──────── RECORD SET

File: src/hdl/tcc_top.sv
`timescale 1ns/10ps
// Functional notes
// - Capture copies counter on selected pin edge.
// - Edge select bits in control one, two.
// - Capture sets flag; interrupt gated, stays pending.
// - One capture enable gates both channels.
// - Capture flag cleared: flags read, low access.
// - High byte read blocks capture until low.
// - Newest capture overwrites the previous value.
// - Pulse modes leave capture two working; single-pulse also keeps compare two flag.
// - Capture pins always feed capture logic.
// - Compare match sets flag, pin, interrupt.
// - Compare pin latch low during reset.
// - Compare registers software-only, reset 8000h.
// - Compare flag cleared: flags read, low access.
// - High byte write inhibits compare until low.
// - Disabled pin: no level, interrupt still possible.
// - Flag and pin asserted while counter equals.
// - Force bit copies level, no flag, no irq.
// - Force bits ignored in pulse modes.
// - Single-pulse select takes capture one, compare one.
// - Counter resets and reloads to FFFCh.
// - Timer clock divides by 2, 4, 8 or external.
module tcc_top (
  input wire logic clk_i,
  input wire logic reset_i,
  input wire tcc_pkg::tcc_bus_t bus_i,
  output logic [7:0] rdata_o,
  input wire logic cpu_mask_i,
  input wire logic ext_clk_i,
  input wire logic capture_pin_one_i,
  input wire logic capture_pin_two_i,
  output logic compare_pin_one_o,
  output logic compare_pin_two_o,
  output logic compare_pin_one_oe_o,
  output logic compare_pin_two_oe_o,
  output logic irq_o
);

  logic [7:0] ctrl1_q;
  logic [7:0] ctrl2_q;
  logic [15:0] cnt_q;
  logic [2:0] pre_q;
  logic [2:0] ext_q;
  logic tick;
  logic [1:0] syn1_q;
  logic [1:0] syn2_q;
  logic [1:0] prev_q;
  logic [1:0] edge_hit;
  logic [15:0] cap_q [2];
  logic [1:0] cap_lock_q;
  logic [15:0] cmp_q [2];
  logic [1:0] cmp_inh_q;
  logic [1:0] cap_flag_q;
  logic [1:0] cmp_flag_q;
  logic [1:0] cap_armed_q;
  logic [1:0] cmp_armed_q;
  logic [1:0] match;
  logic [1:0] pin_q;
  logic pulse_mode;
  logic [1:0] cap_low_acc;
  logic [1:0] cmp_low_acc;
  logic flags_rd;
  logic [7:0] flags;
  logic [7:0] cnt_lo_buf_q;
  logic cnt_buf_q;

  function automatic logic hit(input logic [3:0] a, input logic [3:0] t,
                               input logic s);
    hit = s && (a == t);
  endfunction

  assign pulse_mode = ctrl2_q[tcc_pkg::C2_SINGLE] | ctrl2_q[tcc_pkg::C2_PWM];
  assign flags_rd = hit(bus_i.addr, tcc_pkg::ADDR_FLAGS, bus_i.rd);
  assign cap_low_acc[0] = hit(bus_i.addr, tcc_pkg::ADDR_CAP1_LO,
                              bus_i.rd | bus_i.wr);
  assign cap_low_acc[1] = hit(bus_i.addr, tcc_pkg::ADDR_CAP2_LO,
                              bus_i.rd | bus_i.wr);
  assign cmp_low_acc[0] = hit(bus_i.addr, tcc_pkg::ADDR_CMP1_LO,
                              bus_i.rd | bus_i.wr);
  assign cmp_low_acc[1] = hit(bus_i.addr, tcc_pkg::ADDR_CMP2_LO,
                              bus_i.rd | bus_i.wr);
  assign flags = {cap_flag_q[0], cmp_flag_q[0], cap_flag_q[1],
                  cmp_flag_q[1], 4'h0};

  ////////////////////////////////////////////////////////////////////////////
  // Control registers.

  always_ff @(posedge clk_i)
  begin
    if (reset_i)
    begin
      ctrl1_q <= 8'h00;
      ctrl2_q <= 8'h00;
    end
    else
    begin
      // Force bits act once, even under back-to-back writes elsewhere.
      if (bus_i.wr && bus_i.addr == tcc_pkg::ADDR_CTRL_ONE)
        ctrl1_q <= bus_i.wdata;
      else
      begin
        ctrl1_q[tcc_pkg::C1_FORCE1] <= 1'b0;
        ctrl1_q[tcc_pkg::C1_FORCE2] <= 1'b0;
      end
      if (bus_i.wr && bus_i.addr == tcc_pkg::ADDR_CTRL_TWO)
        ctrl2_q <= bus_i.wdata;
    end
  end

  ////////////////////////////////////////////////////////////////////////////
  // Prescaler and free-running counter.

  always_ff @(posedge clk_i)
  begin
    if (reset_i)
    begin
      pre_q <= 3'h0;
      ext_q <= 3'h0;
    end
    else
    begin
      pre_q <= pre_q + 3'h1;
      ext_q <= {ext_q[1:0], ext_clk_i};
    end
  end

  always_comb
  begin
    case (tcc_pkg::tcc_clksel_t'(ctrl2_q[tcc_pkg::C2_CLK_HI:
                                         tcc_pkg::C2_CLK_LO]))
      tcc_pkg::TCC_DIV2: tick = pre_q[0];
      tcc_pkg::TCC_DIV4: tick = &pre_q[1:0];
      tcc_pkg::TCC_DIV8: tick = &pre_q;
      tcc_pkg::TCC_EXT: tick = ext_q[1] & ~ext_q[2];
      default: tick = 1'b0;
    endcase
  end

  always_ff @(posedge clk_i)
  begin
    if (reset_i)
      cnt_q <= tcc_pkg::CNT_RESET;
    else if (bus_i.wr && bus_i.addr == tcc_pkg::ADDR_CNT_LO)
      cnt_q <= tcc_pkg::CNT_RESET;
    else if (tick)
      cnt_q <= cnt_q + 16'h0001;
  end

  // Counter low byte is buffered on a high-byte read for a coherent pair.
  always_ff @(posedge clk_i)
  begin
    if (reset_i)
    begin
      cnt_buf_q <= 1'b0;
      cnt_lo_buf_q <= 8'h00;
    end
    else if (hit(bus_i.addr, tcc_pkg::ADDR_CNT_HI, bus_i.rd) && !cnt_buf_q)
    begin
      cnt_buf_q <= 1'b1;
      cnt_lo_buf_q <= cnt_q[7:0];
    end
    else if (hit(bus_i.addr, tcc_pkg::ADDR_CNT_LO, bus_i.rd))
      cnt_buf_q <= 1'b0;
  end

  ////////////////////////////////////////////////////////////////////////////
  // Input capture.

  // No reset: the chain follows the pins through reset, so a pin that
  // idles high gives no false edge when reset is released.
  always_ff @(posedge clk_i)
  begin
    // The pins feed this path whatever their direction.
    syn1_q <= {capture_pin_two_i, capture_pin_one_i};
    syn2_q <= syn1_q;
    prev_q <= syn2_q;
  end

  // Edges are taken on the system clock so none is missed between ticks.
  assign edge_hit[0] = ctrl1_q[tcc_pkg::C1_EDGE1] ? (syn2_q[0] & ~prev_q[0])
                       : (~syn2_q[0] & prev_q[0]);
  assign edge_hit[1] = ctrl2_q[tcc_pkg::C2_EDGE2] ? (syn2_q[1] & ~prev_q[1])
                       : (~syn2_q[1] & prev_q[1]);

  logic [1:0] cap_ev;
  assign cap_ev[0] = edge_hit[0] & ~cap_lock_q[0] & ~pulse_mode;
  assign cap_ev[1] = edge_hit[1] & ~cap_lock_q[1];

  always_ff @(posedge clk_i)
  begin
    if (reset_i)
    begin
      cap_q[0] <= 16'h0000;
      cap_q[1] <= 16'h0000;
      cap_lock_q <= 2'b00;
    end
    else
    begin
      for (int i = 0; i < 2; i++)
      begin
        if (cap_ev[i])
          cap_q[i] <= cnt_q;
      end
      if (hit(bus_i.addr, tcc_pkg::ADDR_CAP1_HI, bus_i.rd))
        cap_lock_q[0] <= 1'b1;
      else if (hit(bus_i.addr, tcc_pkg::ADDR_CAP1_LO, bus_i.rd))
        cap_lock_q[0] <= 1'b0;
      if (hit(bus_i.addr, tcc_pkg::ADDR_CAP2_HI, bus_i.rd))
        cap_lock_q[1] <= 1'b1;
      else if (hit(bus_i.addr, tcc_pkg::ADDR_CAP2_LO, bus_i.rd))
        cap_lock_q[1] <= 1'b0;
    end
  end

  ////////////////////////////////////////////////////////////////////////////
  // Output compare.

  always_ff @(posedge clk_i)
  begin
    if (reset_i)
    begin
      cmp_q[0] <= tcc_pkg::CMP_RESET;
      cmp_q[1] <= tcc_pkg::CMP_RESET;
      cmp_inh_q <= 2'b00;
    end
    else if (bus_i.wr)
    begin
      case (bus_i.addr)
        tcc_pkg::ADDR_CMP1_HI:
        begin
          cmp_q[0][15:8] <= bus_i.wdata;
          cmp_inh_q[0] <= 1'b1;
        end
        tcc_pkg::ADDR_CMP1_LO:
        begin
          cmp_q[0][7:0] <= bus_i.wdata;
          cmp_inh_q[0] <= 1'b0;
        end
        tcc_pkg::ADDR_CMP2_HI:
        begin
          cmp_q[1][15:8] <= bus_i.wdata;
          cmp_inh_q[1] <= 1'b1;
        end
        tcc_pkg::ADDR_CMP2_LO:
        begin
          cmp_q[1][7:0] <= bus_i.wdata;
          cmp_inh_q[1] <= 1'b0;
        end
        default: cmp_inh_q <= cmp_inh_q;
      endcase
    end
  end

  // Match holds for every system cycle the counter equals the value.
  assign match[0] = (cnt_q == cmp_q[0]) & ~cmp_inh_q[0];
  assign match[1] = (cnt_q == cmp_q[1]) & ~cmp_inh_q[1];

  always_ff @(posedge clk_i)
  begin
    if (reset_i)
      pin_q <= 2'b00;
    else
    begin
      if (!pulse_mode && ctrl1_q[tcc_pkg::C1_FORCE1])
        pin_q[0] <= ctrl1_q[tcc_pkg::C1_LEVEL1];
      else if (match[0] && !pulse_mode)
        pin_q[0] <= ctrl1_q[tcc_pkg::C1_LEVEL1];
      if (!pulse_mode && ctrl1_q[tcc_pkg::C1_FORCE2])
        pin_q[1] <= ctrl1_q[tcc_pkg::C1_LEVEL2];
      else if (match[1] && !pulse_mode)
        pin_q[1] <= ctrl1_q[tcc_pkg::C1_LEVEL2];
    end
  end

  always_ff @(posedge clk_i)
  begin
    if (reset_i)
    begin
      compare_pin_one_o <= 1'b0;
      compare_pin_two_o <= 1'b0;
      compare_pin_one_oe_o <= 1'b0;
      compare_pin_two_oe_o <= 1'b0;
    end
    else
    begin
      compare_pin_one_o <= pin_q[0];
      compare_pin_two_o <= pin_q[1];
      compare_pin_one_oe_o <= ctrl2_q[tcc_pkg::C2_PIN_EN1];
      compare_pin_two_oe_o <= ctrl2_q[tcc_pkg::C2_PIN_EN2];
    end
  end

  ////////////////////////////////////////////////////////////////////////////
  // Flags: a set in the clearing cycle wins.

  logic [1:0] cmp_set;
  assign cmp_set[0] = match[0] & ~ctrl2_q[tcc_pkg::C2_SINGLE]
                      & ~ctrl2_q[tcc_pkg::C2_PWM];
  assign cmp_set[1] = match[1] & ~ctrl2_q[tcc_pkg::C2_PWM];

  always_ff @(posedge clk_i)
  begin
    if (reset_i)
    begin
      cap_flag_q <= 2'b00;
      cmp_flag_q <= 2'b00;
      cap_armed_q <= 2'b00;
      cmp_armed_q <= 2'b00;
    end
    else
    begin
      for (int i = 0; i < 2; i++)
      begin
        if (cap_ev[i])
          cap_flag_q[i] <= 1'b1;
        else if (cap_armed_q[i] && cap_low_acc[i])
          cap_flag_q[i] <= 1'b0;
        if (cmp_set[i])
          cmp_flag_q[i] <= 1'b1;
        else if (cmp_armed_q[i] && cmp_low_acc[i])
          cmp_flag_q[i] <= 1'b0;
        if (flags_rd && cap_flag_q[i])
          cap_armed_q[i] <= 1'b1;
        else if (cap_low_acc[i])
          cap_armed_q[i] <= 1'b0;
        if (flags_rd && cmp_flag_q[i])
          cmp_armed_q[i] <= 1'b1;
        else if (cmp_low_acc[i])
          cmp_armed_q[i] <= 1'b0;
      end
    end
  end

  always_ff @(posedge clk_i)
  begin
    if (reset_i)
      irq_o <= 1'b0;
    else
      irq_o <= !cpu_mask_i &&
               ((ctrl1_q[tcc_pkg::C1_CAP_IE] && |cap_flag_q) ||
                (ctrl1_q[tcc_pkg::C1_CMP_IE] && |cmp_flag_q));
  end

  ////////////////////////////////////////////////////////////////////////////
  // Read data, valid the cycle after the strobe; unmapped reads return zero.

  always_ff @(posedge clk_i)
  begin
    if (reset_i)
      rdata_o <= 8'h00;
    else if (bus_i.rd)
    begin
      case (bus_i.addr)
        tcc_pkg::ADDR_CTRL_ONE: rdata_o <= ctrl1_q;
        tcc_pkg::ADDR_CTRL_TWO: rdata_o <= ctrl2_q;
        tcc_pkg::ADDR_FLAGS: rdata_o <= flags;
        tcc_pkg::ADDR_CAP1_HI: rdata_o <= cap_q[0][15:8];
        tcc_pkg::ADDR_CAP1_LO: rdata_o <= cap_q[0][7:0];
        tcc_pkg::ADDR_CAP2_HI: rdata_o <= cap_q[1][15:8];
        tcc_pkg::ADDR_CAP2_LO: rdata_o <= cap_q[1][7:0];
        tcc_pkg::ADDR_CMP1_HI: rdata_o <= cmp_q[0][15:8];
        tcc_pkg::ADDR_CMP1_LO: rdata_o <= cmp_q[0][7:0];
        tcc_pkg::ADDR_CMP2_HI: rdata_o <= cmp_q[1][15:8];
        tcc_pkg::ADDR_CMP2_LO: rdata_o <= cmp_q[1][7:0];
        tcc_pkg::ADDR_CNT_HI: rdata_o <= cnt_q[15:8];
        tcc_pkg::ADDR_CNT_LO: rdata_o <= cnt_buf_q ? cnt_lo_buf_q : cnt_q[7:0];
        default: rdata_o <= 8'h00;
      endcase
    end
    else
      rdata_o <= 8'h00;
  end

  ////////////////////////////////////////////////////////////////////////////
  // Checks.

  AST_CAP_LOAD: assert property (@(posedge clk_i)
    disable iff (reset_i) cap_ev[1] |=> cap_q[1] == $past(cnt_q))
    else $error("capture two did not load counter");
  AST_CAP_LOCK: assert property (@(posedge clk_i)
    disable iff (reset_i) cap_lock_q[1] |=> $stable(cap_q[1]))
    else $error("capture while locked");
  AST_CAP1_PULSE: assert property (@(posedge clk_i)
    disable iff (reset_i) pulse_mode && edge_hit[0] |=> $stable(cap_q[0]))
    else $error("capture one active in pulse mode");
  AST_CAP_FLAG: assert property (@(posedge clk_i)
    disable iff (reset_i) cap_ev[0] |=> cap_flag_q[0])
    else $error("capture flag not set");
  AST_CAP_CLR: assert property (@(posedge clk_i)
    disable iff (reset_i)
    !cap_armed_q[0] && !cap_ev[0] && cap_flag_q[0] |=> cap_flag_q[0])
    else $error("capture flag cleared without flags read");
  AST_CMP_INH: assert property (@(posedge clk_i)
    disable iff (reset_i)
    bus_i.wr && bus_i.addr == tcc_pkg::ADDR_CMP1_HI |=> !match[0])
    else $error("compare not inhibited");
  AST_CMP_FLAG: assert property (@(posedge clk_i)
    disable iff (reset_i) match[1] && !pulse_mode |=> cmp_flag_q[1])
    else $error("compare flag not set");
  AST_IRQ: assert property (@(posedge clk_i)
    disable iff (reset_i) cpu_mask_i |=> !irq_o)
    else $error("interrupt while masked");
  AST_CNT_LOAD: assert property (@(posedge clk_i)
    disable iff (reset_i)
    bus_i.wr && bus_i.addr == tcc_pkg::ADDR_CNT_LO |=>
    cnt_q == tcc_pkg::CNT_RESET)
    else $error("counter not reloaded");
  AST_PIN_RESET: assert property (@(posedge clk_i)
    reset_i |=> !compare_pin_one_o && !compare_pin_two_o)
    else $error("compare pin not low after reset");

endmodule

────────────────

» TASK ITEM:
Every line above from the line with "assign cap_ev[0] = edge_hit[0]" to the line with "cap_q[1] <= 16'h0000;", inclusive, must be returned exactly; no other line belongs in the reply.

» ANSWER BOX:
  assign cap_ev[0] = edge_hit[0] & ~cap_lock_q[0] & ~pulse_mode;
  assign cap_ev[1] = edge_hit[1] & ~cap_lock_q[1];

  always_ff @(posedge clk_i)
  begin
    if (reset_i)
    begin
      cap_q[0] <= 16'h0000;
      cap_q[1] <= 16'h0000;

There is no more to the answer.